● **Your goal**
Please give back only the lines below from the one containing "input wire logic [$bits(bus_i.haz_stall)-1:0]" to the one containing "output wire logic [$bits(bus_i.if_id_instr)-1:0]", each repeated word for word, both ends included.

● **Dataset excerpts**
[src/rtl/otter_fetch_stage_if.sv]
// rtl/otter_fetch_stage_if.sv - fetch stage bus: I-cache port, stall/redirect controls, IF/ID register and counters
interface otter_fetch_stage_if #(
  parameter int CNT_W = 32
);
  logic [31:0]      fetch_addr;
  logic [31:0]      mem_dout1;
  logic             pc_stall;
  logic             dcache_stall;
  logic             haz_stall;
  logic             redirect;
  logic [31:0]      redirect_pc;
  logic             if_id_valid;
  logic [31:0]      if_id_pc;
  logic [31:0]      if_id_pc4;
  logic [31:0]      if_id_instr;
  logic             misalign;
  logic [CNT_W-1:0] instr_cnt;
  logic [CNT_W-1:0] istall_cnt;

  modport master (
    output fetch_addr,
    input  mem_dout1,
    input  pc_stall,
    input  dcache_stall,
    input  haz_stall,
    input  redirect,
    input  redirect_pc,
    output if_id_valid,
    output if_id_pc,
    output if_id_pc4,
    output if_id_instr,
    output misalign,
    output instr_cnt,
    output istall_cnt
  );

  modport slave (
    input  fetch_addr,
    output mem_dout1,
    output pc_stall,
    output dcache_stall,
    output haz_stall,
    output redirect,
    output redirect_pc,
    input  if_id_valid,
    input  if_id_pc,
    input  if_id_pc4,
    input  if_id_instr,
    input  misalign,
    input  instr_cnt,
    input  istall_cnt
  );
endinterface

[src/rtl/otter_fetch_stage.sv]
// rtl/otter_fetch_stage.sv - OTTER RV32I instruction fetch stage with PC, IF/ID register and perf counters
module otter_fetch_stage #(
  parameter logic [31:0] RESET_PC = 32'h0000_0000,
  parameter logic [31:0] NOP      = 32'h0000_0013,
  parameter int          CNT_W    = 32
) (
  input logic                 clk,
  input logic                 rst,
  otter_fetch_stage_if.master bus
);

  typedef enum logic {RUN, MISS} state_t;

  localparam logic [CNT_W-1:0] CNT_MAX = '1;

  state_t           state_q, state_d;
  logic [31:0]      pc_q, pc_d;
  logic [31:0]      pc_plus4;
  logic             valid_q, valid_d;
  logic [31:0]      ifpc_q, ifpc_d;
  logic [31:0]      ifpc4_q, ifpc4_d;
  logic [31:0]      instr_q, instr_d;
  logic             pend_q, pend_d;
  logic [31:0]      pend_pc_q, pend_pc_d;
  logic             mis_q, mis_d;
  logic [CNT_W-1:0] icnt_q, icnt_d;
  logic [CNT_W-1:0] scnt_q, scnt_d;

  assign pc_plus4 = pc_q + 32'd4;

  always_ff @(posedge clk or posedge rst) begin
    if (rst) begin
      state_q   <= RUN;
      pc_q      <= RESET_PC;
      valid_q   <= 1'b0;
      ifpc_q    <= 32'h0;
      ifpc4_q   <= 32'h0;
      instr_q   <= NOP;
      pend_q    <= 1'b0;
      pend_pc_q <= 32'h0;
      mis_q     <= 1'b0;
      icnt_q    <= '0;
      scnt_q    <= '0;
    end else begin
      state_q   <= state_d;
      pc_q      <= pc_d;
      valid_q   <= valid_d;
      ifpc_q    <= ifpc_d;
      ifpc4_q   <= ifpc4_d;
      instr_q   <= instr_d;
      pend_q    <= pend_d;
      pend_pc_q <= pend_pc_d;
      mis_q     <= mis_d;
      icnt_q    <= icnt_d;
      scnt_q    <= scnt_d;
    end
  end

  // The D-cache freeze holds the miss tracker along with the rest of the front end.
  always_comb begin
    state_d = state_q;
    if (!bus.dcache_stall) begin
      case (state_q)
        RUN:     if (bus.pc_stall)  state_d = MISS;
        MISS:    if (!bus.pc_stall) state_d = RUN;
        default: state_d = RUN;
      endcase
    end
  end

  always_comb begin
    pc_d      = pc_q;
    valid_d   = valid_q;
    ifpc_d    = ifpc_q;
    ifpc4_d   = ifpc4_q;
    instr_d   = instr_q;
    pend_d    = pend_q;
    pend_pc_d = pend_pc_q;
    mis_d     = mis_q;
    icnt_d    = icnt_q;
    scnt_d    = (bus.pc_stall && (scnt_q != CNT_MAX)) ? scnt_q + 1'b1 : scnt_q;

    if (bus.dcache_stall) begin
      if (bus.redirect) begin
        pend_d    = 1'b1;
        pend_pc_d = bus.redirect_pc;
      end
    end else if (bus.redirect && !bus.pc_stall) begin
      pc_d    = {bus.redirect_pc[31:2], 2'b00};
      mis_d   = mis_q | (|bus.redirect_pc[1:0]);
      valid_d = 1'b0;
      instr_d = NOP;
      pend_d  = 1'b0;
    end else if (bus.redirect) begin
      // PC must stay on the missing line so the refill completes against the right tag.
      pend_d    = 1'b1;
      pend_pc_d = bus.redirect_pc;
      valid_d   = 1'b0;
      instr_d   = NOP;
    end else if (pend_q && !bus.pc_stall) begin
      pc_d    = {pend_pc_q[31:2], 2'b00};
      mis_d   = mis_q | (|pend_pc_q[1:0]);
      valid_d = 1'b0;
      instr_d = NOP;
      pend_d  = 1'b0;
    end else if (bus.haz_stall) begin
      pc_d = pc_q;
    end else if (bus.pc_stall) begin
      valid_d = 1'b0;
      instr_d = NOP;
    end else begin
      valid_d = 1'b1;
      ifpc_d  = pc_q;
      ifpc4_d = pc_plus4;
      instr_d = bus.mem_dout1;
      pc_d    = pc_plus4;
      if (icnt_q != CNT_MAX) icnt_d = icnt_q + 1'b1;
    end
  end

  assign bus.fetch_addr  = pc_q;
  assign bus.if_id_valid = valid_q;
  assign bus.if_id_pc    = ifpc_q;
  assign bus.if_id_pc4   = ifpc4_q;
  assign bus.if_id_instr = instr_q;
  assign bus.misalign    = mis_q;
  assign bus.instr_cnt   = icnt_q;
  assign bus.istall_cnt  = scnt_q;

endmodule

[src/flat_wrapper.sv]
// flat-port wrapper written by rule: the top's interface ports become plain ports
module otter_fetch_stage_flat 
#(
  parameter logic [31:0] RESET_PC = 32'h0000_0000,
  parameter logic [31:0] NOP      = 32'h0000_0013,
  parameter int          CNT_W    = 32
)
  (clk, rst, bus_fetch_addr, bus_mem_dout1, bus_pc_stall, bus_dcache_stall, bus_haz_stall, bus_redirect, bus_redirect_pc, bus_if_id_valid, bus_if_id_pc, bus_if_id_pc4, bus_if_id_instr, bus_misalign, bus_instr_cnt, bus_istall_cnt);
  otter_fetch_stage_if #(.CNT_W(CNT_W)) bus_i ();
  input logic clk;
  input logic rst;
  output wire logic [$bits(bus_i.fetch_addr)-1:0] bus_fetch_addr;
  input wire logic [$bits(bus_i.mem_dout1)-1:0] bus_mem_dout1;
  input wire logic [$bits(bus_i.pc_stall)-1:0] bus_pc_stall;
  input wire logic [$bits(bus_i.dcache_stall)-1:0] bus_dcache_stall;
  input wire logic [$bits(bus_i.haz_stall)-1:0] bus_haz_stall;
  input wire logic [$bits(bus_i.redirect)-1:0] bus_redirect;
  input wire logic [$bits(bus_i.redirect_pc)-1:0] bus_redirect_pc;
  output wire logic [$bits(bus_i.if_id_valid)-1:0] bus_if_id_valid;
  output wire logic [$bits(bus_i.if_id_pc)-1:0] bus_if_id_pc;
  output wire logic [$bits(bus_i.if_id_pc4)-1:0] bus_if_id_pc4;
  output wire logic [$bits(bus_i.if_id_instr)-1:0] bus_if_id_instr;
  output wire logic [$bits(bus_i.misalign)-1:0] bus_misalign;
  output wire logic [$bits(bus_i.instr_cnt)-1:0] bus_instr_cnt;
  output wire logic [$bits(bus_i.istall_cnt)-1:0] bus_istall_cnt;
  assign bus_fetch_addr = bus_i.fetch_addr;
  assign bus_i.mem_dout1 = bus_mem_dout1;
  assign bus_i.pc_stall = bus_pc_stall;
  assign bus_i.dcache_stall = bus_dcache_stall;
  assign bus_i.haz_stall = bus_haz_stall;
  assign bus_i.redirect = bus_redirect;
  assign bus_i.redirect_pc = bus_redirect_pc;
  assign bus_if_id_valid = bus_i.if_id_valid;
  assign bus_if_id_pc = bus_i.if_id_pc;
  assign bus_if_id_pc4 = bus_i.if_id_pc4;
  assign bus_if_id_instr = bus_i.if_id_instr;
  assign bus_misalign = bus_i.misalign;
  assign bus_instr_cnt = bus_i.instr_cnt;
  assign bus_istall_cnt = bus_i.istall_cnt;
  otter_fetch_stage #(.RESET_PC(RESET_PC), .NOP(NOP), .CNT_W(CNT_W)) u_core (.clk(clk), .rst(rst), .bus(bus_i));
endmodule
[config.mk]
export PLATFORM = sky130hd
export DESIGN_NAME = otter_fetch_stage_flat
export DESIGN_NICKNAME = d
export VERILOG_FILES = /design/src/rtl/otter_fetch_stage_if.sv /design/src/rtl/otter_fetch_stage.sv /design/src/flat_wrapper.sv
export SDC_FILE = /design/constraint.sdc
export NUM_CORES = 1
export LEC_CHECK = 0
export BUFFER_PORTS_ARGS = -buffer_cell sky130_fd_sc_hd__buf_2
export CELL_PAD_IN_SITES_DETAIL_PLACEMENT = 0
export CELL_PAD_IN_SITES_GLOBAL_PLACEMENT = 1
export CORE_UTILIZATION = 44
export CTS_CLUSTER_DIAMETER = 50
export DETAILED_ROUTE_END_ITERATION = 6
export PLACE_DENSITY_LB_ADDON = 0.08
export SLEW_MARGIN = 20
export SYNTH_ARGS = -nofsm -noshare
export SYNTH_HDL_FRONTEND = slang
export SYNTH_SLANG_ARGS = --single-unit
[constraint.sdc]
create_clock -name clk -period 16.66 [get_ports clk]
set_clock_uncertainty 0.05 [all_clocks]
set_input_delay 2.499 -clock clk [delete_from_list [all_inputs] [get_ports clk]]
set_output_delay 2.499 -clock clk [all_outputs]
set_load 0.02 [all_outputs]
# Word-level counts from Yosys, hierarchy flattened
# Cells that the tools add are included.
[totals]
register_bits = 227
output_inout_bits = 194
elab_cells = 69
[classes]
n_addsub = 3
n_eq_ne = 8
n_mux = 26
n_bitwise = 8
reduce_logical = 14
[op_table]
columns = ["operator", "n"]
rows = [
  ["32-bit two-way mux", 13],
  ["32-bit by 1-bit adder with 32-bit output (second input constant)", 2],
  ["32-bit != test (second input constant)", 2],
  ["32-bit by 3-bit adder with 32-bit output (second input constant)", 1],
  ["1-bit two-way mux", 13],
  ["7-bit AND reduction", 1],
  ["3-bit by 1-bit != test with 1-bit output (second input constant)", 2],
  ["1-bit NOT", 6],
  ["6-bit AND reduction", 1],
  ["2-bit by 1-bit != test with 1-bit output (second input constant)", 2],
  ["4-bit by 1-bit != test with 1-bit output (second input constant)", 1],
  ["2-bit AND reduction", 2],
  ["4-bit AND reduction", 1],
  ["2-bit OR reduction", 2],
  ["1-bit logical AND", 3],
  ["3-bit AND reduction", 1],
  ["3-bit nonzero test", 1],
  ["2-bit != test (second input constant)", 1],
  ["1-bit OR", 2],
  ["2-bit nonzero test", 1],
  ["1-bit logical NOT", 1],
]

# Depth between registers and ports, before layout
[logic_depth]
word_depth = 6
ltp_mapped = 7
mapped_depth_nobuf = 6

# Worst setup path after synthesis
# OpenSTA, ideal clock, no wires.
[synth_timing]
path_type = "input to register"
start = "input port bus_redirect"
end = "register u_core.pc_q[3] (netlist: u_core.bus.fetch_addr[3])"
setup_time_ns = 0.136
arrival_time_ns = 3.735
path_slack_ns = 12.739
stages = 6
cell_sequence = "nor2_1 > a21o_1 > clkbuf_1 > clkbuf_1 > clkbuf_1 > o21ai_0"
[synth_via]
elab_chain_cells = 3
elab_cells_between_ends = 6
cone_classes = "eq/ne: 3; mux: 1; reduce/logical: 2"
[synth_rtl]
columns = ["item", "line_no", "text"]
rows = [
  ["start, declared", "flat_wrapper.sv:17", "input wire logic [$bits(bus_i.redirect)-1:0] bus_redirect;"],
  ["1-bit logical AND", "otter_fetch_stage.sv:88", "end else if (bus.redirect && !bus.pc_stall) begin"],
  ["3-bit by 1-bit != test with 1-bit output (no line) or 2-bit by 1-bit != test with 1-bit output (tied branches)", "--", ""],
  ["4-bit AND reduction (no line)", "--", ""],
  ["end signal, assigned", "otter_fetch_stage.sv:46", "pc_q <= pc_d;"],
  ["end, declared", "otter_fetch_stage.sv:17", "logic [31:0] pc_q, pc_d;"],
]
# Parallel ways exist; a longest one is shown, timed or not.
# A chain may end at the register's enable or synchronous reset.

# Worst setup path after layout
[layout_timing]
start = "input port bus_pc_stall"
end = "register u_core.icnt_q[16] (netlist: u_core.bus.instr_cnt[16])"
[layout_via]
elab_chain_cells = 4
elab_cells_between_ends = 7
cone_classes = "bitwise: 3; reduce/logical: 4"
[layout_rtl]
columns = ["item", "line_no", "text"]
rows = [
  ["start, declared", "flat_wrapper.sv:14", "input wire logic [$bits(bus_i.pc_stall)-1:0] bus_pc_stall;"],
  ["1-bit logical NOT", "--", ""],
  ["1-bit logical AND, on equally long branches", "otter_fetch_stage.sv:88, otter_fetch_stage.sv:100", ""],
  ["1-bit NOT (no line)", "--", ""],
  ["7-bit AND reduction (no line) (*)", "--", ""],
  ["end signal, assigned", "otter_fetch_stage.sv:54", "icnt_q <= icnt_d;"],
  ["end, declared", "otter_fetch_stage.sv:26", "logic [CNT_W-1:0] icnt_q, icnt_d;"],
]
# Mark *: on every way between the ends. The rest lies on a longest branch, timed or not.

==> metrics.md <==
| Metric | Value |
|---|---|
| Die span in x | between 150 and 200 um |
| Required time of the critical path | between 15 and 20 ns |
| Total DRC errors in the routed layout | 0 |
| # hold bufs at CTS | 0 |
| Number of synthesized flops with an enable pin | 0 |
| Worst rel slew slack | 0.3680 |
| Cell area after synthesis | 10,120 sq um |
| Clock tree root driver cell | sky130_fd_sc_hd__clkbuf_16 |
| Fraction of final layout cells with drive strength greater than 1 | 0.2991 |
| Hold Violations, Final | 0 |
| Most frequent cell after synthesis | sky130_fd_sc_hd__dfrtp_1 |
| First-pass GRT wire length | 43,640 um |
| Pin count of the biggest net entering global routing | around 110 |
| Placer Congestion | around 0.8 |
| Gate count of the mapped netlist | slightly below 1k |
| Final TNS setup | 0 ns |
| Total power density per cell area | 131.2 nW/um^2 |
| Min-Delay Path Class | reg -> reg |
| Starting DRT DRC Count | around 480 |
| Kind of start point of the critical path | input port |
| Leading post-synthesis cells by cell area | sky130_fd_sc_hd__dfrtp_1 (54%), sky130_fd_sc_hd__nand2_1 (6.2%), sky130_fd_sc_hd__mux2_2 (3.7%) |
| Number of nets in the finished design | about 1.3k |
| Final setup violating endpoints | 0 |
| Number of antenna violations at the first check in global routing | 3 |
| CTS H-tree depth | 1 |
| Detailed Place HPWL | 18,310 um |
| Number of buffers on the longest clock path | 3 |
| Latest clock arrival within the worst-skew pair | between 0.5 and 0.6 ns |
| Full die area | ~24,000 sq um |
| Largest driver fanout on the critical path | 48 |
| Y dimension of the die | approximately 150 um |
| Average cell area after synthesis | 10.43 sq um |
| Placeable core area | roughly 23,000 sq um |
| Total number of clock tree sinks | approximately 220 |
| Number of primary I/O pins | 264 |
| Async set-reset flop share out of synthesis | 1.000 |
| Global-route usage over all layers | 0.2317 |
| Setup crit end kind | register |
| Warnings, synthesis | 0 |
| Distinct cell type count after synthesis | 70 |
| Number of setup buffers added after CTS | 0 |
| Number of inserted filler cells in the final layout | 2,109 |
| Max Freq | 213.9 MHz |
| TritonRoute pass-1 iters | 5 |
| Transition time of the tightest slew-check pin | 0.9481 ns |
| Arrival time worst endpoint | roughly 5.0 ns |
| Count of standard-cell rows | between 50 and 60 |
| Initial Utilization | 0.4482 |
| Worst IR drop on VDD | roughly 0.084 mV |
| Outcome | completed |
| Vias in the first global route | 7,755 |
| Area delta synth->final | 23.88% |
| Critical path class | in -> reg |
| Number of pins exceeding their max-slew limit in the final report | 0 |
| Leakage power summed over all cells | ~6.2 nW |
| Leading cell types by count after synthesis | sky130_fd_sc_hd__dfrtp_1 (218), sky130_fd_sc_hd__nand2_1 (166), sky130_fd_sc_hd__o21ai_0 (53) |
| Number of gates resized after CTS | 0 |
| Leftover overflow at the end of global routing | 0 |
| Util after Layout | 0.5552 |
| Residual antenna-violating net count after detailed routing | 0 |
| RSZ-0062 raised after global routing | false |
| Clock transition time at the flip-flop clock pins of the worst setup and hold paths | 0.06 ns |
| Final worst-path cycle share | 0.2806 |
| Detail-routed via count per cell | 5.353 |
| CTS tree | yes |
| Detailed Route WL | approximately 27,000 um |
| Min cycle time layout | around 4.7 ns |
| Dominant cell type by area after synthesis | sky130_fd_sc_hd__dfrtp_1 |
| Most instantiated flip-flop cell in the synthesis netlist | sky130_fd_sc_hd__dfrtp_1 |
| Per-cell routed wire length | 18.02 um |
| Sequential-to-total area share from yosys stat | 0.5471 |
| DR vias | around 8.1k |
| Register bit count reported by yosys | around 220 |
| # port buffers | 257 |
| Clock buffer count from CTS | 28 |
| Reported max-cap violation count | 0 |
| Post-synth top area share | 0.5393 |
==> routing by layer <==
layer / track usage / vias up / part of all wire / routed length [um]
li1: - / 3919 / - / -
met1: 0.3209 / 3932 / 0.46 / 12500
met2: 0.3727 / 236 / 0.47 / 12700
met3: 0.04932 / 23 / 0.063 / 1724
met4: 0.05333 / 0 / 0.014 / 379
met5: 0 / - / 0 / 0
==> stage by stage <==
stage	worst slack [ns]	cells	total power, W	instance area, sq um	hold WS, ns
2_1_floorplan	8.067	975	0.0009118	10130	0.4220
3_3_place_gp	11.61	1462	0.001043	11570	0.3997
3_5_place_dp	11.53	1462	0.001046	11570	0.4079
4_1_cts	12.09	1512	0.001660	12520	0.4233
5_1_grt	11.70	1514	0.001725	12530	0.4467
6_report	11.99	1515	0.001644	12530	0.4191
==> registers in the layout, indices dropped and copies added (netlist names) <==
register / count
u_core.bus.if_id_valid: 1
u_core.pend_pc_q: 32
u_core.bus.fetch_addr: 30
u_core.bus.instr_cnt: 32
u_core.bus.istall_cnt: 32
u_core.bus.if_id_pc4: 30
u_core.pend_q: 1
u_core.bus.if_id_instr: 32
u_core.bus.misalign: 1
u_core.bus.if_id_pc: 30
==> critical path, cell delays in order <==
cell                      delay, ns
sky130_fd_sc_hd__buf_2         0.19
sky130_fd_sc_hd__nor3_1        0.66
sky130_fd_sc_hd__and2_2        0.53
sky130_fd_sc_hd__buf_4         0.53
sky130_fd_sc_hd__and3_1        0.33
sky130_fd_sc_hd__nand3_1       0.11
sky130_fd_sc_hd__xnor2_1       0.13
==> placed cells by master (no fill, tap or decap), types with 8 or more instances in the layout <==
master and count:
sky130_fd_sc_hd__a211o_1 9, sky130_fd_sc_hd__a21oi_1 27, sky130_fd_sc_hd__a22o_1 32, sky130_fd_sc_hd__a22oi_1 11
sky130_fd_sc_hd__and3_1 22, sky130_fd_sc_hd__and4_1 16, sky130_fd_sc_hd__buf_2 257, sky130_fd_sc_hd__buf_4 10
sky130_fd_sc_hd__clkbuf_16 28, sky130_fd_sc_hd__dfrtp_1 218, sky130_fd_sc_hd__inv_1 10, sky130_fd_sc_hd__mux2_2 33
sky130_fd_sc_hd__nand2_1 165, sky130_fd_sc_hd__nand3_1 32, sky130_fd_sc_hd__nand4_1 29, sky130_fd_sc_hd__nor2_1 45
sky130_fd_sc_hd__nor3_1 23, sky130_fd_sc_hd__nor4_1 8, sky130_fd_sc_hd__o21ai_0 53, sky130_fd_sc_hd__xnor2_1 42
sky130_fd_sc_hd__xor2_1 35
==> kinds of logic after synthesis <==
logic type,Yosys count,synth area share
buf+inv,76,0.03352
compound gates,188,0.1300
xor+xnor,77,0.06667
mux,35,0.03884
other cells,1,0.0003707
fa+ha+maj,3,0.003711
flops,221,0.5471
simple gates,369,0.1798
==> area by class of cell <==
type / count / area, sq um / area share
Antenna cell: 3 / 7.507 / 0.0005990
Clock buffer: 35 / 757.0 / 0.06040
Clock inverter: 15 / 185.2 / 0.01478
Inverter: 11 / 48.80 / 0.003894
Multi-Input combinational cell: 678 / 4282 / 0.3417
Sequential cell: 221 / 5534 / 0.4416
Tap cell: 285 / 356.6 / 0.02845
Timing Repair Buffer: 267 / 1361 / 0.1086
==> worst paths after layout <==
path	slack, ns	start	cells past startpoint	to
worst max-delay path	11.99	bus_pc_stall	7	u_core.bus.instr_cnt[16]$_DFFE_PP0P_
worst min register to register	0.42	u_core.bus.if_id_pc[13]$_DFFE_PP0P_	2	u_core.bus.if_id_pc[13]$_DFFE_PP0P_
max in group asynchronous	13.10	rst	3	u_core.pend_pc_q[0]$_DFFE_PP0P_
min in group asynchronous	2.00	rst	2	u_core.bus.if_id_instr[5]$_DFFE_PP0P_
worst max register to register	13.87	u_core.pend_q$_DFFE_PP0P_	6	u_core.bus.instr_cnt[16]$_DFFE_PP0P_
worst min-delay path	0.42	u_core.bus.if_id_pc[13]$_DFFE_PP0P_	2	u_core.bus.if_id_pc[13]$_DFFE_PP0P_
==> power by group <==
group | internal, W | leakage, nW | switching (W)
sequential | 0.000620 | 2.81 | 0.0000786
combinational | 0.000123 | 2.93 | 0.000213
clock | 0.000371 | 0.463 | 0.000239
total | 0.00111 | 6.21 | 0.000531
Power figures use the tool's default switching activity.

● **Task output**
  input wire logic [$bits(bus_i.haz_stall)-1:0] bus_haz_stall;
  input wire logic [$bits(bus_i.redirect)-1:0] bus_redirect;
  input wire logic [$bits(bus_i.redirect_pc)-1:0] bus_redirect_pc;
  output wire logic [$bits(bus_i.if_id_valid)-1:0] bus_if_id_valid;
  output wire logic [$bits(bus_i.if_id_pc)-1:0] bus_if_id_pc;
  output wire logic [$bits(bus_i.if_id_pc4)-1:0] bus_if_id_pc4;
  output wire logic [$bits(bus_i.if_id_instr)-1:0] bus_if_id_instr;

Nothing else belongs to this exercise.